#### [HOW TO COMPLETE THIS TASK]
Reproduce each line from the first in the data through the line that contains "localparam int unsigned REPEAT_RATE_DEF" exactly; give nothing else.

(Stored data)
[config.mk]
export PLATFORM = sky130hd
export DESIGN_NAME = button_conditioner
export DESIGN_NICKNAME = d
export VERILOG_FILES = /design/src/rtl/pong_pkg.sv /design/src/rtl/button_channel.sv /design/src/rtl/button_conditioner.sv
export SDC_FILE = /design/constraint.sdc
export NUM_CORES = 1
export LEC_CHECK = 0
export CAP_MARGIN = 20
export CORE_ASPECT_RATIO = 2
export CORE_MARGIN = 2
export CORE_UTILIZATION = 45
export CTS_CLUSTER_SIZE = 14
export DETAILED_ROUTE_END_ITERATION = 8
export GPL_TIMING_DRIVEN = 0
export PLACE_DENSITY_LB_ADDON = 0.3
export SLEW_MARGIN = 10
export SYNTH_ARGS = -nofsm -noshare
export SYNTH_HDL_FRONTEND = slang
export SYNTH_HIERARCHICAL = 1
export SYNTH_SLANG_ARGS = --single-unit
[constraint.sdc]
create_clock -name clk -period 4 [get_ports clk]
set_input_delay 0.8 -clock clk [delete_from_list [all_inputs] [get_ports clk]]
set_output_delay 0.8 -clock clk [all_outputs]
set_load 0.05 [all_outputs]
[src/rtl/pong_pkg.sv]
// rtl/pong_pkg.sv - shared button indices, conditioner defaults and counter sizing helper
package pong_pkg;

    localparam int unsigned NUM_BTN       = 6;
    localparam int unsigned BTN_P1_LEFT   = 0;
    localparam int unsigned BTN_P1_RIGHT  = 1;
    localparam int unsigned BTN_P1_SELECT = 2;
    localparam int unsigned BTN_P2_LEFT   = 3;
    localparam int unsigned BTN_P2_RIGHT  = 4;
    localparam int unsigned BTN_P2_SELECT = 5;

    localparam int unsigned PRESCALE_DEF     = 25000;
    localparam int unsigned DEB_TICKS_DEF    = 8;
    localparam int unsigned REPEAT_DELAY_DEF = 400;
    localparam int unsigned REPEAT_RATE_DEF  = 50;
    localparam logic [NUM_BTN-1:0] REPEAT_MASK_DEF = 6'b011011;
    localparam bit ACTIVE_LOW_DEF = 1'b0;

    // Bits needed to hold 0..max_val; never narrower than one bit.
    function automatic int unsigned cnt_width(input int unsigned max_val);
        return (max_val == 0) ? 1 : $clog2(max_val + 1);
    endfunction

endpackage

[src/rtl/button_channel.sv]
// rtl/button_channel.sv - one button: synchroniser, debounce, auto-repeat and edge pulses
module button_channel
    import pong_pkg::*;
#(
    parameter int unsigned DEB_TICKS    = DEB_TICKS_DEF,
    parameter int unsigned REPEAT_DELAY = REPEAT_DELAY_DEF,
    parameter int unsigned REPEAT_RATE  = REPEAT_RATE_DEF,
    parameter bit          REPEAT_EN    = 1'b0,
    parameter bit          ACTIVE_LOW   = ACTIVE_LOW_DEF
) (
    input  logic clk,
    input  logic nRst,
    input  logic en,
    input  logic tick,
    input  logic pin,
    output logic level,
    output logic press,
    output logic rls,
    output logic rpt
);

    localparam int unsigned DW = cnt_width(DEB_TICKS);
    localparam int unsigned RW = cnt_width((REPEAT_DELAY > REPEAT_RATE) ? REPEAT_DELAY : REPEAT_RATE);
    localparam logic [DW-1:0] DEB_LAST  = DW'(DEB_TICKS - 1);
    localparam logic [RW-1:0] REP_DELAY = RW'(REPEAT_DELAY);
    localparam logic [RW-1:0] REP_RATE  = RW'(REPEAT_RATE);
    localparam logic [RW-1:0] REP_ONE   = RW'(1);

    logic          sync1_q, sync1_d, sync2_q, sync2_d;
    logic          level_q, level_d, press_q, press_d, rls_q, rls_d, rpt_q, rpt_d;
    logic [DW-1:0] deb_q, deb_d;
    logic [RW-1:0] rep_q, rep_d;
    logic          toggle;

    always_comb begin
        // Inversion happens before the first flop so reset 0 always means released.
        sync1_d = pin ^ ACTIVE_LOW;
        sync2_d = sync1_q;
        deb_d   = deb_q;
        rep_d   = rep_q;
        level_d = level_q;
        press_d = 1'b0;
        rls_d   = 1'b0;
        rpt_d   = 1'b0;
        toggle  = 1'b0;
        if (!en) begin
            deb_d   = '0;
            rep_d   = '0;
            level_d = 1'b0;
        end else if (tick) begin
            if (sync2_q != level_q) begin
                if (deb_q >= DEB_LAST) toggle = 1'b1;
                else                   deb_d  = deb_q + 1'b1;
            end else begin
                deb_d = '0;
            end
            // An accepted level change takes priority over a repeat expiring on the same tick.
            if (toggle) begin
                deb_d   = '0;
                level_d = ~level_q;
                press_d = ~level_q;
                rpt_d   = ~level_q;
                rls_d   = level_q;
                rep_d   = (!level_q && REPEAT_EN) ? REP_DELAY : '0;
            end else if (level_q && REPEAT_EN) begin
                if (rep_q <= REP_ONE) begin
                    rpt_d = 1'b1;
                    rep_d = REP_RATE;
                end else begin
                    rep_d = rep_q - 1'b1;
                end
            end
        end
    end

    always_ff @(posedge clk or negedge nRst) begin
        if (!nRst) begin
            sync1_q <= 1'b0;
            sync2_q <= 1'b0;
            deb_q   <= '0;
            rep_q   <= '0;
            level_q <= 1'b0;
            press_q <= 1'b0;
            rls_q   <= 1'b0;
            rpt_q   <= 1'b0;
        end else begin
            sync1_q <= sync1_d;
            sync2_q <= sync2_d;
            deb_q   <= deb_d;
            rep_q   <= rep_d;
            level_q <= level_d;
            press_q <= press_d;
            rls_q   <= rls_d;
            rpt_q   <= rpt_d;
        end
    end

    assign level = level_q;
    assign press = press_q;
    assign rls   = rls_q;
    assign rpt   = rpt_q;

endmodule

[src/rtl/button_conditioner.sv]
// rtl/button_conditioner.sv - shared sample-tick prescaler driving six button channels
module button_conditioner
    import pong_pkg::*;
#(
    parameter int unsigned          PRESCALE     = PRESCALE_DEF,
    parameter int unsigned          DEB_TICKS    = DEB_TICKS_DEF,
    parameter int unsigned          REPEAT_DELAY = REPEAT_DELAY_DEF,
    parameter int unsigned          REPEAT_RATE  = REPEAT_RATE_DEF,
    parameter logic [NUM_BTN-1:0]   REPEAT_MASK  = REPEAT_MASK_DEF,
    parameter bit                   ACTIVE_LOW   = ACTIVE_LOW_DEF
) (
    input  logic               clk,
    input  logic               nRst,
    input  logic               en,
    input  logic [NUM_BTN-1:0] btn_pin,
    output logic [NUM_BTN-1:0] btn_level,
    output logic [NUM_BTN-1:0] btn_press,
    output logic [NUM_BTN-1:0] btn_release,
    output logic [NUM_BTN-1:0] btn_repeat
);

    localparam int unsigned PW = cnt_width(PRESCALE - 1);
    localparam logic [PW-1:0] PRE_LAST = PW'(PRESCALE - 1);

    logic [PW-1:0] pre_q, pre_d;
    logic          tick_q, tick_d;

    always_comb begin
        pre_d  = pre_q + 1'b1;
        tick_d = 1'b0;
        if (!en) begin
            pre_d = '0;
        end else if (pre_q >= PRE_LAST) begin
            pre_d  = '0;
            tick_d = 1'b1;
        end
    end

    always_ff @(posedge clk or negedge nRst) begin
        if (!nRst) begin
            pre_q  <= '0;
            tick_q <= 1'b0;
        end else begin
            pre_q  <= pre_d;
            tick_q <= tick_d;
        end
    end

    for (genvar i = 0; i < NUM_BTN; i++) begin : g_ch
        button_channel #(
            .DEB_TICKS   (DEB_TICKS),
            .REPEAT_DELAY(REPEAT_DELAY),
            .REPEAT_RATE (REPEAT_RATE),
            .REPEAT_EN   (REPEAT_MASK[i]),
            .ACTIVE_LOW  (ACTIVE_LOW)
        ) u_ch (
            .clk  (clk),
            .nRst (nRst),
            .en   (en),
            .tick (tick_q),
            .pin  (btn_pin[i]),
            .level(btn_level[i]),
            .press(btn_press[i]),
            .rls  (btn_release[i]),
            .rpt  (btn_repeat[i])
        );
    end

endmodule
==> impl_metrics.xml, run 1 <==
<?xml version="1.0" encoding="UTF-8"?>
<metrics>
  <group name="grt">
    <metric name="grt_remaining_overflow" unit="">0</metric>
    <metric name="grt_pass1_wl" unit="microns">21700</metric>
    <metric name="initial_antenna_violation_count" unit="">0</metric>
    <metric name="grt_start_max_net_pins" unit="">93</metric>
    <metric name="vias_in_the_first_global_route" unit="">4648</metric>
    <metric name="groute.usage.overall" unit="%">18.3</metric>
  </group>
  <group name="place">
    <metric name="dp.cells" unit="">796</metric>
    <metric name="detailed_place_hpwl" unit="microns">8940</metric>
    <metric name="gp_congestion" unit="">0.813</metric>
    <metric name="post-place-ws" unit="ps">976</metric>
    <metric name="port_buffers" unit="">32</metric>
    <metric name="post_dp_cell_area" unit="sq mm">0.00656</metric>
  </group>
  <group name="detailed_routing">
    <metric name="avgViaCountPerCell" unit="">5.93</metric>
    <metric name="total_wirelength" unit="microns">12700</metric>
    <metric name="postRouteAntennaNets" unit="">0</metric>
    <metric name="drt_first_pass_iters" unit="">8</metric>
    <metric name="iter_0_drt_violations" unit="">328</metric>
    <metric name="drt_drc_violations_left" unit="">3</metric>
    <metric name="drt-wirelength-per-cell" unit="microns">15.7</metric>
    <metric name="routed-via-count" unit="">4814</metric>
  </group>
  <group name="cells_and_area">
    <metric name="multiInputGateArea" unit="sq mm">0.00307</metric>
    <metric name="final_net_count" unit="">679</metric>
    <metric name="layout-area-overhead-vs-synth" unit="%">14.8</metric>
    <metric name="fin_util" unit="%">52.9</metric>
    <metric name="num-fill-cells" unit="">1144</metric>
    <metric name="post_route_cells_drive_above_1_share" unit="%">14.1</metric>
    <metric name="register_area" unit="sq mm">0.00275</metric>
    <metric name="final_cell_count_no_fill" unit="">812</metric>
    <metric name="design_area" unit="sq mm">0.00691</metric>
    <metric name="antenna_cells_inserted" unit="">0</metric>
  </group>
  <group name="timing">
    <metric name="slew_headroom" unit="%">28.7</metric>
    <metric name="slew_violations" unit="">0</metric>
    <metric name="hold_viol_final" unit="">0</metric>
    <metric name="achievable-frequency" unit="MHz">378</metric>
    <metric name="setup-violations-final" unit="">0</metric>
    <metric name="skew" unit="ps">9.58</metric>
    <metric name="tightest_slew" unit="ps">1070</metric>
    <metric name="period_share" unit="%">66.1</metric>
    <metric name="setup-tns-final" unit="ps">0</metric>
    <metric name="timing.final.ws_setup" unit="ps">1360</metric>
    <metric name="final.min_clock_period" unit="ps">2640</metric>
    <metric name="rsz0062_at_grt" unit="">no</metric>
  </group>
  <group name="worst_setup_path">
    <metric name="cp_top_family" unit="">buffers and inverters</metric>
    <metric name="reg2reg_from" unit="">pre_q[10]</metric>
    <metric name="critical_path_class" unit="">input pin to flip-flop</metric>
    <metric name="crit_fanout" unit="">25</metric>
    <metric name="critPathBufInv" unit="">1</metric>
    <metric name="crit_path_end_kind" unit="">flip-flop</metric>
    <metric name="setup.worst_path.start_class" unit="">input pin</metric>
    <metric name="cp.arrival" unit="ps">2910</metric>
    <metric name="worst_setup_path_startpoint" unit="">en</metric>
    <metric name="crit_path_top_delay_cell" unit="">clkdlybuf4s50_1</metric>
    <metric name="required" unit="ps">4270</metric>
    <metric name="timing.critical_path.cells" unit="">clkdlybuf4s50_1 -&gt; nand3_1 -&gt; a21oi_2 -&gt; a31oi_1 -&gt; a31oi_1</metric>
    <metric name="critical_path.max_stage_delay" unit="ps">1170</metric>
    <metric name="critical_path.most_common_cell" unit="">a31oi_1</metric>
  </group>
  <group name="yosys">
    <metric name="post-synth-top-area-fraction" unit="%">45.7</metric>
    <metric name="synthDistinctLibCells" unit="">57</metric>
    <metric name="synth_top_flop_cell" unit="">dfrtp_1</metric>
    <metric name="yosys_warnings" unit="">6</metric>
    <metric name="postSynthNetCount" unit="">635</metric>
    <metric name="synth.cells.most_frequent" unit="">dfrtp_1, nand2_1, nand3_1, o21ai_0, a21oi_1</metric>
    <metric name="yosysTopAreaCell" unit="">dfrtp_1</metric>
    <metric name="proportion_of_register_bits_with_asynchronous_set_or_reset_after_synthesis" unit="%">100</metric>
    <metric name="post_synth_instance_area" unit="sq mm">0.00602</metric>
    <metric name="synth_top_cells_by_area" unit="">dfrtp_1, nand2_1, nand3_1, ha_1, xnor2_1</metric>
    <metric name="synth_enable_flop_cells" unit="">0</metric>
    <metric name="synth_sequential_area_ratio" unit="%">45.7</metric>
    <metric name="synthCells" unit="">611</metric>
    <metric name="yosys.cell_count.top_type" unit="">dfrtp_1</metric>
    <metric name="synth_seq_cells" unit="">110</metric>
    <metric name="syn_area_per_cell" unit="sq um">9.86</metric>
  </group>
  <group name="die">
    <metric name="die_y" unit="microns">168</metric>
    <metric name="fp-row-count" unit="">59</metric>
    <metric name="top_level_ports" unit="">33</metric>
    <metric name="die_width" unit="microns">85.8</metric>
    <metric name="fp.dieArea" unit="sq mm">0.0144</metric>
    <metric name="initial_utilization" unit="%">46.1</metric>
    <metric name="core-area" unit="sq mm">0.0131</metric>
  </group>
  <group name="worst_hold_path">
    <metric name="timing.hold.worst.class" unit="">input pin to async pin</metric>
  </group>
  <group name="clocking">
    <metric name="worst_skew_pair.late_latency" unit="ps">350</metric>
    <metric name="h-tree-depth" unit="">3</metric>
    <metric name="clock_buffer_count_from_cts" unit="">9</metric>
    <metric name="cts.path.max_buffers" unit="">2</metric>
    <metric name="cts_setup_buffers" unit="">0</metric>
    <metric name="hold_buffers" unit="">0</metric>
    <metric name="postCtsResizedCells" unit="">0</metric>
    <metric name="numClockSinks" unit="">110</metric>
    <metric name="clockRootBuffer" unit="">clkbuf_16</metric>
    <metric name="clock_tree_from_tritoncts" unit="">built</metric>
    <metric name="clk_pin_slew" unit="ps">70</metric>
  </group>
  <group name="status">
    <metric name="failing_checks" unit="">design-rule violations</metric>
    <metric name="status" unit="">finished, violations left</metric>
  </group>
  <group name="power_and_ir_drop">
    <metric name="worst_ir_drop_vdd" unit="uV">214</metric>
    <metric name="leakage_power_of_the_design" unit="uW">0.00295</metric>
    <metric name="pwr_per_cell_area" unit="mW/mm^2">325</metric>
  </group>
  <group name="job">
    <metric name="timing.max_cap.violations" unit="">0</metric>
  </group>
</metrics>
==> power by group <==
part | internal, uW | switching [uW]
combinational | 22.2 | 57.0
clock | 647 | 394
sequential | 1120 | 5.53
total | 1790 | 456
==> worst register-to-register path: cells and delay by family (launching register included) <==
| family | cells | cell delay, ps |
|---|---|---|
| compound gates | 1 | 210 |
| buf+inv | 1 | 220 |
| flops | 1 | 450 |
| simple gates | 3 | 790 |
==> final timing paths <==
path	end	slack, ps	cells after the start
worst max-delay path	g_ch[3].u_ch/rep_q[2]	1360	5
worst min-delay path	g_ch[0].u_ch/press	280	1
worst max register to register	pre_q[7]	2220	5
worst min register to register	g_ch[1].u_ch/sync2_q	350	0
max in group asynchronous	pre_q[14]	3000	2
min in group clk	g_ch[1].u_ch/sync2_q	350	0
==> metrics by stage <==
stage / hold slack (ps) / power [uW]
6_report: 276 / 2250
5_1_grt: 282 / 2330
4_1_cts: 285 / 2270
3_5_place_dp: 335 / 1230
3_3_place_gp: 333 / 1220
2_1_floorplan: 331 / 1180
==> per-layer routing <==
metal,track usage (%),routed length (microns)
met4,5.80,172
met2,34.1,7030
met1,21.4,5220
met5,0,0
met3,2.27,300
==> sequential cells by signal, summed over array words and instances, names as in the netlist <==
signal and flops:
g_ch.u_ch/rpt 6, g_ch.u_ch/sync2_q 6, g_ch.u_ch/press 4, g_ch.u_ch/rep_q 36
g_ch.u_ch/deb_q 24, g_ch.u_ch/sync1_q 6, pre_q 15, tick_q 1
g_ch.u_ch/rls 6, g_ch.u_ch/level 6
==> area by class of cell <==
type	count	area share (%)
flip-flops and latches	110	39.8
plain buffers	24	1.88
clock buffers	13	3.76
well taps	152	2.75
multi-input cells	459	44.5
inverters	18	0.977
clock inverters	3	1.30
repair buffers	33	5.05
==> cells by family (layout without fill, tap and decap cells) <==
kind of cell / count (synthesis) / count (layout) / synth area share (%)
buffers and inverters: 42 / 91 / 3.28
and+or+nand+nor: 266 / 266 / 24.8
DFF: 110 / 110 / 45.7
adders and majority gates: 15 / 15 / 3.12
AOI/OAI and AO/OA: 155 / 155 / 19.3
xor gates and xnor gates: 23 / 23 / 3.84
==> cell usage in the layout (no fill, tap or decap), drive strengths merged, types with 7 or more instances in the layout <==
master         count
a21o              18
xnor2             16
clkdlybuf4s50     31
o21ai             30
o21a              12
dfrtp            110
and3               9
clkbuf            21
a21oi             32
o2bb2ai            8
o211ai            11
buf               18
nor4              12
nand3             49
nand4             12
xor2               7
inv               18
a31oi             16
nand2             95
ha                15
nor3              29
nor2              28
No activity file was read; power rests on OpenSTA's default activity.
==> inputs of run 2 (changes only) <==
- clock period: 4 -> 2.3 ns (I/O delays scaled with it)
==> run 2 against run 1 <==
  * The run still ends with design-rule violations left
  * Via count about the same
  * Sequential power increased by 73%
  * Worst setup slack got worse by 1100 ps
  * Clock power increased by 74%
  * Clock skew about the same
  * Global-route usage unchanged
  * Cell count increased by 0.12%
  * Combinational power increased by 76%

#### [ANSWER AREA]
[config.mk]
export PLATFORM = sky130hd
export DESIGN_NAME = button_conditioner
export DESIGN_NICKNAME = d
export VERILOG_FILES = /design/src/rtl/pong_pkg.sv /design/src/rtl/button_channel.sv /design/src/rtl/button_conditioner.sv
export SDC_FILE = /design/constraint.sdc
export NUM_CORES = 1
export LEC_CHECK = 0
export CAP_MARGIN = 20
export CORE_ASPECT_RATIO = 2
export CORE_MARGIN = 2
export CORE_UTILIZATION = 45
export CTS_CLUSTER_SIZE = 14
export DETAILED_ROUTE_END_ITERATION = 8
export GPL_TIMING_DRIVEN = 0
export PLACE_DENSITY_LB_ADDON = 0.3
export SLEW_MARGIN = 10
export SYNTH_ARGS = -nofsm -noshare
export SYNTH_HDL_FRONTEND = slang
export SYNTH_HIERARCHICAL = 1
export SYNTH_SLANG_ARGS = --single-unit
[constraint.sdc]
create_clock -name clk -period 4 [get_ports clk]
set_input_delay 0.8 -clock clk [delete_from_list [all_inputs] [get_ports clk]]
set_output_delay 0.8 -clock clk [all_outputs]
set_load 0.05 [all_outputs]
[src/rtl/pong_pkg.sv]
// rtl/pong_pkg.sv - shared button indices, conditioner defaults and counter sizing helper
package pong_pkg;

    localparam int unsigned NUM_BTN       = 6;
    localparam int unsigned BTN_P1_LEFT   = 0;
    localparam int unsigned BTN_P1_RIGHT  = 1;
    localparam int unsigned BTN_P1_SELECT = 2;
    localparam int unsigned BTN_P2_LEFT   = 3;
    localparam int unsigned BTN_P2_RIGHT  = 4;
    localparam int unsigned BTN_P2_SELECT = 5;

    localparam int unsigned PRESCALE_DEF     = 25000;
    localparam int unsigned DEB_TICKS_DEF    = 8;
    localparam int unsigned REPEAT_DELAY_DEF = 400;
    localparam int unsigned REPEAT_RATE_DEF  = 50;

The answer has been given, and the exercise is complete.